#### Assignment:
In the entries below, find the line with "synth_edf_count: 0" and the line with "59.2 | 645 |". Reproduce those two lines and every line between them exactly, and nothing more.

# # # # #

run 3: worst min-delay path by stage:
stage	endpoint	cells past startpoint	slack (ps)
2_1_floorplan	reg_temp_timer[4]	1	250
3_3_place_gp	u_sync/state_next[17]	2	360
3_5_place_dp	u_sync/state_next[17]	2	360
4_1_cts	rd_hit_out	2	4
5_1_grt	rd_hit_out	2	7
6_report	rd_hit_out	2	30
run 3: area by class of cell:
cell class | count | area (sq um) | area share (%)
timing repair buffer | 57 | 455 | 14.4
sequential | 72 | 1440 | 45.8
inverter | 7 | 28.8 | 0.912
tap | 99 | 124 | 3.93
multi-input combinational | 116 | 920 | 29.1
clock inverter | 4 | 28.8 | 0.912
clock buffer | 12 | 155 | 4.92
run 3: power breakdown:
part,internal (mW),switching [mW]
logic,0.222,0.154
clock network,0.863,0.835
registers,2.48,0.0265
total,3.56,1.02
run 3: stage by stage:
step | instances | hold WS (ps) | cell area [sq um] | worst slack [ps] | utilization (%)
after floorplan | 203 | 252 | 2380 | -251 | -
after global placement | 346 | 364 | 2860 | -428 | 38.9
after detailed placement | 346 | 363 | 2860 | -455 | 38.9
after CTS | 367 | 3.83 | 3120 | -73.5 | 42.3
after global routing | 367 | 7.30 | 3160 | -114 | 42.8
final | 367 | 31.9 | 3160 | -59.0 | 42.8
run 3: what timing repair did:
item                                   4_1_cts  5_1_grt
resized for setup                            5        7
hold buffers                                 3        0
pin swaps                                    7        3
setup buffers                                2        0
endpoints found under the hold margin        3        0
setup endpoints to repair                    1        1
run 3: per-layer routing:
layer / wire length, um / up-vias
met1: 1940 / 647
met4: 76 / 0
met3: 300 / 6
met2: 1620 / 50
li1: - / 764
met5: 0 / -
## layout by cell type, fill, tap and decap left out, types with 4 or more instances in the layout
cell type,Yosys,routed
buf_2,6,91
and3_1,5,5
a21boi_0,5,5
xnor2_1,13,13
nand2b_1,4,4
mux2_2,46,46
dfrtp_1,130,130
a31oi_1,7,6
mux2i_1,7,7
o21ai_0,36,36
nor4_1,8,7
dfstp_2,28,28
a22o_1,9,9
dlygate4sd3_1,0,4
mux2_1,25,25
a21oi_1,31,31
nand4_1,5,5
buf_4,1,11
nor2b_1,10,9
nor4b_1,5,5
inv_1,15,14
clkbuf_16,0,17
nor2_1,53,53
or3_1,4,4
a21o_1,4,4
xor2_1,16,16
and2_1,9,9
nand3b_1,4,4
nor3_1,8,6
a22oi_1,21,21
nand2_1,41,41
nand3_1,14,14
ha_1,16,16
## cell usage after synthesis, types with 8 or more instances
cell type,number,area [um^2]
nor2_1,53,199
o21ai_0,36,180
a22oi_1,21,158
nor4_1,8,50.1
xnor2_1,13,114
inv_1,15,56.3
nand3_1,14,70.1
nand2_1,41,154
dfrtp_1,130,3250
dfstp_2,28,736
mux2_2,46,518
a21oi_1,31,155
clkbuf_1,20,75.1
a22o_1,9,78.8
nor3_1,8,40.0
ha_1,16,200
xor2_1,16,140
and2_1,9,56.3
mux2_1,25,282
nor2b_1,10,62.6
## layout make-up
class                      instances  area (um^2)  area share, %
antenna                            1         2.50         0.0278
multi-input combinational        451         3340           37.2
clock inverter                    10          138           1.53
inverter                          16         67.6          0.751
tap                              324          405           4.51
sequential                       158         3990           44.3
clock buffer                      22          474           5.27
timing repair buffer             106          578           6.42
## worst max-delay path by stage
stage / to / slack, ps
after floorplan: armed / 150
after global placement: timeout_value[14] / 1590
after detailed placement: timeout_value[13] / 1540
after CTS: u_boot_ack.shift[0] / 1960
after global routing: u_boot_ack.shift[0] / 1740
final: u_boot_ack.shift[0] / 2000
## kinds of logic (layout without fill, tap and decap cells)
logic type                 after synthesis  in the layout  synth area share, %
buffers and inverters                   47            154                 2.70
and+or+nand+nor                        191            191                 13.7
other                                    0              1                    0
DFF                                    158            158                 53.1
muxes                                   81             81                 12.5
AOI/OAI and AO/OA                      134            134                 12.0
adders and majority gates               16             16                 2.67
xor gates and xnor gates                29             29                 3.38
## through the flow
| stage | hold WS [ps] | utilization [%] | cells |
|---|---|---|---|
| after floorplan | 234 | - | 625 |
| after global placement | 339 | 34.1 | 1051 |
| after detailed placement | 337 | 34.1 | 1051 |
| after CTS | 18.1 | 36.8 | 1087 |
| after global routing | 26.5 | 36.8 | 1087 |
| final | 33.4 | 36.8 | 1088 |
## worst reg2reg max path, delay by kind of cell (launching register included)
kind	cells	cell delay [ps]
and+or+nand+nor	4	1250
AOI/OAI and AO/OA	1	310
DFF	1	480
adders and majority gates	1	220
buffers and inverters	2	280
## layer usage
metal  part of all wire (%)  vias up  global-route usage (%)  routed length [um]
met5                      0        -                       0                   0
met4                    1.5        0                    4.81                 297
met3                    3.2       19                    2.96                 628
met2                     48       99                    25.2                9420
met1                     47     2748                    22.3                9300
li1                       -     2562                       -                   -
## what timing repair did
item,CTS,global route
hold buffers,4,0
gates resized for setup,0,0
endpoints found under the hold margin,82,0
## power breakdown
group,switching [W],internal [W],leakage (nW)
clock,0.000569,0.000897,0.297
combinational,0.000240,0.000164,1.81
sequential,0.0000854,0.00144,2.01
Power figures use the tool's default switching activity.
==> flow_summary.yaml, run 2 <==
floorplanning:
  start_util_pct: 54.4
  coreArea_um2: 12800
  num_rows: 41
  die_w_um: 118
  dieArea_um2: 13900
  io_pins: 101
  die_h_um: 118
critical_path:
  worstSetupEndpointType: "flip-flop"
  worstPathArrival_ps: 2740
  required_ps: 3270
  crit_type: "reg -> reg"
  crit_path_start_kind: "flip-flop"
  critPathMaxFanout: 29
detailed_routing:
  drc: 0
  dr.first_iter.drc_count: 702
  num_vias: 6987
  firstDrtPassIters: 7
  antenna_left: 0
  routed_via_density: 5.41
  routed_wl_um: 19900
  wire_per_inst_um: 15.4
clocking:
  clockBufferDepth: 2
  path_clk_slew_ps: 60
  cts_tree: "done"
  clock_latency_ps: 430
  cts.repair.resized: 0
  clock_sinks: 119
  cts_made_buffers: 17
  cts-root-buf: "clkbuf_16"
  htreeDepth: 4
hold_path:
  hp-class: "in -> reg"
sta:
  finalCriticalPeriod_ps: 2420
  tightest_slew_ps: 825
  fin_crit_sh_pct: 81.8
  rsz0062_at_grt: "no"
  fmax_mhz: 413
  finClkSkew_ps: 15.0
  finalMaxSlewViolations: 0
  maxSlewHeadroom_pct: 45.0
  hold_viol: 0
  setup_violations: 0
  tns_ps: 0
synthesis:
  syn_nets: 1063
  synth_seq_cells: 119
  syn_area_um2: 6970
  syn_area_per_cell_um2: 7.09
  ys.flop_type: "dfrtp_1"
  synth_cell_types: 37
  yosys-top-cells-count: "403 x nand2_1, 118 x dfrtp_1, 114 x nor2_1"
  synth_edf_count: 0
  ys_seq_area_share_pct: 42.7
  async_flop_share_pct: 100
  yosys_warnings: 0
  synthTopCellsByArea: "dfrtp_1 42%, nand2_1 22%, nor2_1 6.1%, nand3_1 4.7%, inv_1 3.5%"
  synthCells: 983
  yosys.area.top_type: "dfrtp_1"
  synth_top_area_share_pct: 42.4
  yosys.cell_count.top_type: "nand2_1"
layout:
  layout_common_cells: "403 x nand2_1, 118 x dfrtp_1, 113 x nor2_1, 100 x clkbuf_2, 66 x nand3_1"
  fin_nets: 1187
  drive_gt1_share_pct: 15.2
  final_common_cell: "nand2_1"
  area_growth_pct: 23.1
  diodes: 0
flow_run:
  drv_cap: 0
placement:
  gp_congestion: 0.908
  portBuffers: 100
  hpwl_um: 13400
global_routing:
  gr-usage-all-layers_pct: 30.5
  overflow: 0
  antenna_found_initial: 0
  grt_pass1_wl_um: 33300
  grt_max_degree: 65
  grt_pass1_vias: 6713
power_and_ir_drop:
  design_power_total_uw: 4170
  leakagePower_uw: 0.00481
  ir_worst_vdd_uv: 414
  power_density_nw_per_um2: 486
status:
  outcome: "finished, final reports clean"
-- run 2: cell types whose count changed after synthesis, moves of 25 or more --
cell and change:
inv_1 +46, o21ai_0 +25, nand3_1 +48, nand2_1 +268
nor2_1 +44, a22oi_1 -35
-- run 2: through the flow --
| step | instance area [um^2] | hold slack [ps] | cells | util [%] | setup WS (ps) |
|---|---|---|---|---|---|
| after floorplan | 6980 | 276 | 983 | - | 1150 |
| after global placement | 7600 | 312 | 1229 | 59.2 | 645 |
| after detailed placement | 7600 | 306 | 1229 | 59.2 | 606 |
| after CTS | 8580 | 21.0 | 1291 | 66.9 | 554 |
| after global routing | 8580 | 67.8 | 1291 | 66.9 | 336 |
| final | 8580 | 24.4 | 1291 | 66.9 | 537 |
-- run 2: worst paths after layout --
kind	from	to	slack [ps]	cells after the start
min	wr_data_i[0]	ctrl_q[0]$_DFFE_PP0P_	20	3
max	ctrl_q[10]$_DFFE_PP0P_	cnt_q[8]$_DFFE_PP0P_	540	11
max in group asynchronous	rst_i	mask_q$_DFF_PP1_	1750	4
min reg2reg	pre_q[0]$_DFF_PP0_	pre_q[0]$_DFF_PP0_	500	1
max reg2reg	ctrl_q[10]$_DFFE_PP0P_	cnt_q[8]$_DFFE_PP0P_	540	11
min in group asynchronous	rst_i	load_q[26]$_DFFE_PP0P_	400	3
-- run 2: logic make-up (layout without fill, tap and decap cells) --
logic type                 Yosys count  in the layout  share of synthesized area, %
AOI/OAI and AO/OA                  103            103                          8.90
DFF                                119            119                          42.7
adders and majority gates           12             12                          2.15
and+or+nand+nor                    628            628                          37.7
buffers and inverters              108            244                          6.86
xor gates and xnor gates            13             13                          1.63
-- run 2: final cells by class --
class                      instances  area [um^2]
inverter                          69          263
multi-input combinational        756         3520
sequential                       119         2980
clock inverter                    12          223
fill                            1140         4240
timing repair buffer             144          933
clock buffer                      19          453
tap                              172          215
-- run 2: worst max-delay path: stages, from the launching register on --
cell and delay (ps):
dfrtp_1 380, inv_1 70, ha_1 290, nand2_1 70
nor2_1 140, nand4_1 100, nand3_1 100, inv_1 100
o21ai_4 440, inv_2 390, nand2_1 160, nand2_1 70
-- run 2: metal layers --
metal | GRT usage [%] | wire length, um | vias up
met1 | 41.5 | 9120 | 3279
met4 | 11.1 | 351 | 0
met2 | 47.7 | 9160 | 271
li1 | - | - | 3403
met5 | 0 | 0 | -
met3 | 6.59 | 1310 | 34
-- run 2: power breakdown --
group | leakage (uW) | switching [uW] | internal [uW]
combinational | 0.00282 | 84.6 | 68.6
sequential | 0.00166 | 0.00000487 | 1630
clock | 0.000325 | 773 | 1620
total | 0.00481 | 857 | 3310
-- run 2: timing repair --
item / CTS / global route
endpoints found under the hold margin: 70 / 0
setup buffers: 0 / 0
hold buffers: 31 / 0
===== src/design/arith_coprocessor_port.v =====
// What this block does
// - decode only stack, command/status and control word ports
// - command write starts the computation
// - results read from stack, high byte first
// - command port read returns coprocessor status
// - completion can raise an interrupt request
// - pause option stretches host cycles
// - early result read times out, data invalid
// - enabled service request drives line two
// - enabled end of operation drives line two
// - line two feeds trigger two with power-fail
// - power-up reset resets the coprocessor
// - control bit 3 low resets coprocessor
// - four-function variant does float arithmetic
// - full variant adds transcendental and conversion
// - wait stretch limited to 15.5 us
`timescale 1ns/1ps
`include "arith_coproc_map.vh"

module arith_coprocessor_port (
	input wire i_clock,
	input wire i_reset_n,
	// host i/o bus
	input wire [7:0] i_io_addr,
	input wire i_io_rd,
	input wire i_io_wr,
	input wire [7:0] i_io_wdata,
	output wire [7:0] o_io_rdata,
	output wire o_io_wait,
	// coprocessor write side
	output wire o_cp_wr_valid,
	input wire i_cp_wr_ready,
	output wire o_cp_wr_cmd,
	output wire [7:0] o_cp_wr_data,
	// coprocessor read side
	output wire o_cp_rd_req,
	output wire o_cp_rd_cmd,
	input wire i_cp_rd_valid,
	input wire [7:0] i_cp_rd_data,
	// coprocessor control and events
	output wire o_cp_reset_n,
	input wire i_cp_pause,
	input wire i_cp_end,
	input wire i_cp_service_request,
	// option jumper block
	input wire i_opt_pause_en,
	input wire i_opt_service_request_en,
	input wire i_opt_end_en,
	// system side
	input wire i_power_fail,
	output wire [7:0] o_control_word,
	output wire o_interrupt_line_two,
	output wire o_trigger_two
);

	// ********************************************************
	// states
	// ********************************************************
	localparam [4:0] ST_IDLE = 5'b00001;
	localparam [4:0] ST_WRITE = 5'b00010;
	localparam [4:0] ST_RD_QUEUE = 5'b00100;
	localparam [4:0] ST_RD_WAIT = 5'b01000;
	localparam [4:0] ST_DONE = 5'b10000;

	reg [4:0] state_r;
	reg [4:0] state_nxt;
	reg [7:0] control_r;
	reg [7:0] control_nxt;
	reg [7:0] rdata_r;
	reg [7:0] rdata_nxt;
	reg rd_cmd_r;
	reg rd_cmd_nxt;
	reg cp_reset_n_r;
	reg irq_two_r;
	reg trigger_two_r;
	reg push_valid;
	reg rd_req;
	reg cp_reset_n_nxt;
	reg irq_two_nxt;
	reg trigger_two_nxt;
	reg rd_stale_r;
	reg rd_stale_nxt;

	wire sel_stack;
	wire sel_cmd;
	wire sel_ctrl;
	wire sel_coproc;
	wire paused;
	wire stretching;
	wire timed_out;
	wire push_ready;
	wire pop_valid;
	wire [8:0] pop_data;
	wire [8:0] push_data;

	// ********************************************************
	// address decode
	// ********************************************************
	// exact match: the rest of the 10h block is left unanswered
	assign sel_stack = (i_io_addr == `STACK_PORT_ADDR);
	assign sel_cmd = (i_io_addr == `CMD_STATUS_ADDR);
	assign sel_ctrl = (i_io_addr == `CONTROL_WORD_ADDR);
	assign sel_coproc = sel_stack | sel_cmd;

	// ********************************************************
	// wait logic
	// ********************************************************
	assign paused = i_opt_pause_en & i_cp_pause;
	assign stretching = (state_r == ST_WRITE) ||
		(state_r == ST_RD_QUEUE) || (state_r == ST_RD_WAIT);
	assign o_io_wait = stretching;

	wait_timer u_wait_timer (
		.i_clock(i_clock),
		.i_reset_n(i_reset_n),
		.i_run(stretching),
		.o_expired(timed_out)
	);

	// ********************************************************
	// operand and command queue
	// ********************************************************
	// commands share the queue so they can never overtake operands
	assign push_data = {sel_cmd, i_io_wdata};

	operand_fifo #(
		.WIDTH(`FIFO_WIDTH),
		.DEPTH(`FIFO_DEPTH),
		.AW(5)
	) u_operand_fifo (
		.i_clock(i_clock),
		.i_reset_n(i_reset_n),
		.i_flush(!cp_reset_n_r),
		.i_push_valid(push_valid),
		.o_push_ready(push_ready),
		.i_push_data(push_data),
		.o_pop_valid(pop_valid),
		.i_pop_ready(i_cp_wr_ready & cp_reset_n_r),
		.o_pop_data(pop_data)
	);

	// op code goes through unchanged; the engine does the arithmetic
	assign o_cp_wr_valid = pop_valid & cp_reset_n_r;
	assign o_cp_wr_cmd = pop_data[`FIFO_CMD_BIT];
	assign o_cp_wr_data = pop_data[7:0];

	// ********************************************************
	// host access sequencer
	// ********************************************************
	always @* begin
		state_nxt = state_r;
		control_nxt = control_r;
		rdata_nxt = rdata_r;
		rd_cmd_nxt = rd_cmd_r;
		push_valid = 1'b0;
		rd_req = 1'b0;
		case (state_r)
		ST_IDLE: begin
			if (i_io_wr && sel_coproc) begin
				state_nxt = ST_WRITE;
			end else if (i_io_rd && sel_coproc) begin
				rd_cmd_nxt = sel_cmd;
				state_nxt = ST_RD_QUEUE;
			end else if (i_io_wr && sel_ctrl) begin
				// write-only: a read here is not answered
				control_nxt = i_io_wdata;
				state_nxt = ST_DONE;
			end
		end
		ST_WRITE: begin
			if (timed_out) begin
				state_nxt = ST_DONE;
			end else if (push_ready && !paused) begin
				push_valid = 1'b1;
				state_nxt = ST_DONE;
			end
		end
		ST_RD_QUEUE: begin
			// queued bytes must reach the engine before any read
			if (timed_out) begin
				rdata_nxt = `INVALID_READ_DATA;
				state_nxt = ST_DONE;
			end else if (!pop_valid && !paused && cp_reset_n_r &&
				!rd_stale_r) begin
				rd_req = 1'b1;
				state_nxt = ST_RD_WAIT;
			end
		end
		ST_RD_WAIT: begin
			if (i_cp_rd_valid) begin
				rdata_nxt = i_cp_rd_data;
				state_nxt = ST_DONE;
			end else if (timed_out) begin
				// the timeout overrides a still-busy engine
				rdata_nxt = `INVALID_READ_DATA;
				state_nxt = ST_DONE;
			end
		end
		ST_DONE: begin
			if (!i_io_rd && !i_io_wr) begin
				state_nxt = ST_IDLE;
			end
		end
		default: begin
			state_nxt = ST_IDLE;
		end
		endcase
	end

	always @(posedge i_clock) begin
		if (!i_reset_n) begin
			state_r <= ST_IDLE;
			control_r <= `CTRL_RESET_VALUE;
			rdata_r <= `READ_DATA_RESET;
			rd_cmd_r <= 1'b0;
		end else begin
			state_r <= state_nxt;
			control_r <= control_nxt;
			rdata_r <= rdata_nxt;
			rd_cmd_r <= rd_cmd_nxt;
		end
	end

	// ********************************************************
	// stale answer guard
	// ********************************************************
	// a read that timed out may still be answered later; hold
	// back the next request until that late answer has gone by,
	// so it can never be taken for the new one
	always @* begin
		rd_stale_nxt = rd_stale_r;
		if (!cp_reset_n_r || i_cp_rd_valid) begin
			rd_stale_nxt = 1'b0;
		end else if (state_r == ST_RD_WAIT && timed_out) begin
			rd_stale_nxt = 1'b1;
		end
	end

	always @(posedge i_clock) begin
		if (!i_reset_n) begin
			rd_stale_r <= 1'b0;
		end else begin
			rd_stale_r <= rd_stale_nxt;
		end
	end

	// ********************************************************
	// host and coprocessor outputs
	// ********************************************************
	assign o_io_rdata = rdata_r;
	assign o_cp_rd_req = rd_req;
	assign o_cp_rd_cmd = rd_cmd_r;
	assign o_control_word = control_r;

	// ********************************************************
	// coprocessor reset
	// ********************************************************
	// hold time is software's job; no minimum is enforced here
	always @* begin
		cp_reset_n_nxt = control_nxt[`CTRL_RESET_BIT];
	end

	always @(posedge i_clock) begin
		if (!i_reset_n) begin
			cp_reset_n_r <= 1'b0;
		end else begin
			cp_reset_n_r <= cp_reset_n_nxt;
		end
	end

	assign o_cp_reset_n = cp_reset_n_r;

	// ********************************************************
	// interrupt line two
	// ********************************************************
	// plain levels: the controller upstream does its own latching
	always @* begin
		irq_two_nxt = (i_opt_service_request_en & i_cp_service_request) |
			(i_opt_end_en & i_cp_end);
		// power fail shares the trigger input with line two
		trigger_two_nxt = irq_two_nxt | i_power_fail;
	end

	always @(posedge i_clock) begin
		if (!i_reset_n) begin
			irq_two_r <= 1'b0;
			trigger_two_r <= 1'b0;
		end else begin
			irq_two_r <= irq_two_nxt;
			trigger_two_r <= trigger_two_nxt;
		end
	end

	assign o_interrupt_line_two = irq_two_r;
	assign o_trigger_two = trigger_two_r;

endmodule // arith_coprocessor_port


===== config.mk =====
export PLATFORM = sky130hd
export DESIGN_NAME = arith_coprocessor_port
export DESIGN_NICKNAME = d
export VERILOG_FILES = /design/src/design/operand_fifo.v /design/src/design/wait_timer.v /design/src/design/arith_coprocessor_port.v
export VERILOG_INCLUDE_DIRS = /design/src /design/src/design
export SDC_FILE = /design/constraint.sdc
export NUM_CORES = 1
export LEC_CHECK = 0
export BUFFER_PORTS_ARGS = -buffer_cell sky130_fd_sc_hd__clkbuf_2
export CORE_MARGIN = 2
export CORE_UTILIZATION = 45
export DETAILED_ROUTE_END_ITERATION = 8
export PLACE_DENSITY = 0.59
export RECOVER_POWER = 100
export SLEW_MARGIN = 30
export SYNTH_ARGS = -nofsm -noshare
export SYNTH_HDL_FRONTEND = slang
export SYNTH_SLANG_ARGS = --single-unit

===== constraint.sdc =====
create_clock -name i_clock -period 8.9 [get_ports i_clock]
set_input_delay 1.78 -clock i_clock [delete_from_list [all_inputs] [get_ports i_clock]]
set_output_delay 1.78 -clock i_clock [all_outputs]
set_load 0.02 [all_outputs]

# # # # #

#### Result:
  synth_edf_count: 0
  ys_seq_area_share_pct: 42.7
  async_flop_share_pct: 100
  yosys_warnings: 0
  synthTopCellsByArea: "dfrtp_1 42%, nand2_1 22%, nor2_1 6.1%, nand3_1 4.7%, inv_1 3.5%"
  synthCells: 983
  yosys.area.top_type: "dfrtp_1"
  synth_top_area_share_pct: 42.4
  yosys.cell_count.top_type: "nand2_1"
layout:
  layout_common_cells: "403 x nand2_1, 118 x dfrtp_1, 113 x nor2_1, 100 x clkbuf_2, 66 x nand3_1"
  fin_nets: 1187
  drive_gt1_share_pct: 15.2
  final_common_cell: "nand2_1"
  area_growth_pct: 23.1
  diodes: 0
flow_run:
  drv_cap: 0
placement:
  gp_congestion: 0.908
  portBuffers: 100
  hpwl_um: 13400
global_routing:
  gr-usage-all-layers_pct: 30.5
  overflow: 0
  antenna_found_initial: 0
  grt_pass1_wl_um: 33300
  grt_max_degree: 65
  grt_pass1_vias: 6713
power_and_ir_drop:
  design_power_total_uw: 4170
  leakagePower_uw: 0.00481
  ir_worst_vdd_uv: 414
  power_density_nw_per_um2: 486
status:
  outcome: "finished, final reports clean"
-- run 2: cell types whose count changed after synthesis, moves of 25 or more --
cell and change:
inv_1 +46, o21ai_0 +25, nand3_1 +48, nand2_1 +268
nor2_1 +44, a22oi_1 -35
-- run 2: through the flow --
| step | instance area [um^2] | hold slack [ps] | cells | util [%] | setup WS (ps) |
|---|---|---|---|---|---|
| after floorplan | 6980 | 276 | 983 | - | 1150 |
| after global placement | 7600 | 312 | 1229 | 59.2 | 645 |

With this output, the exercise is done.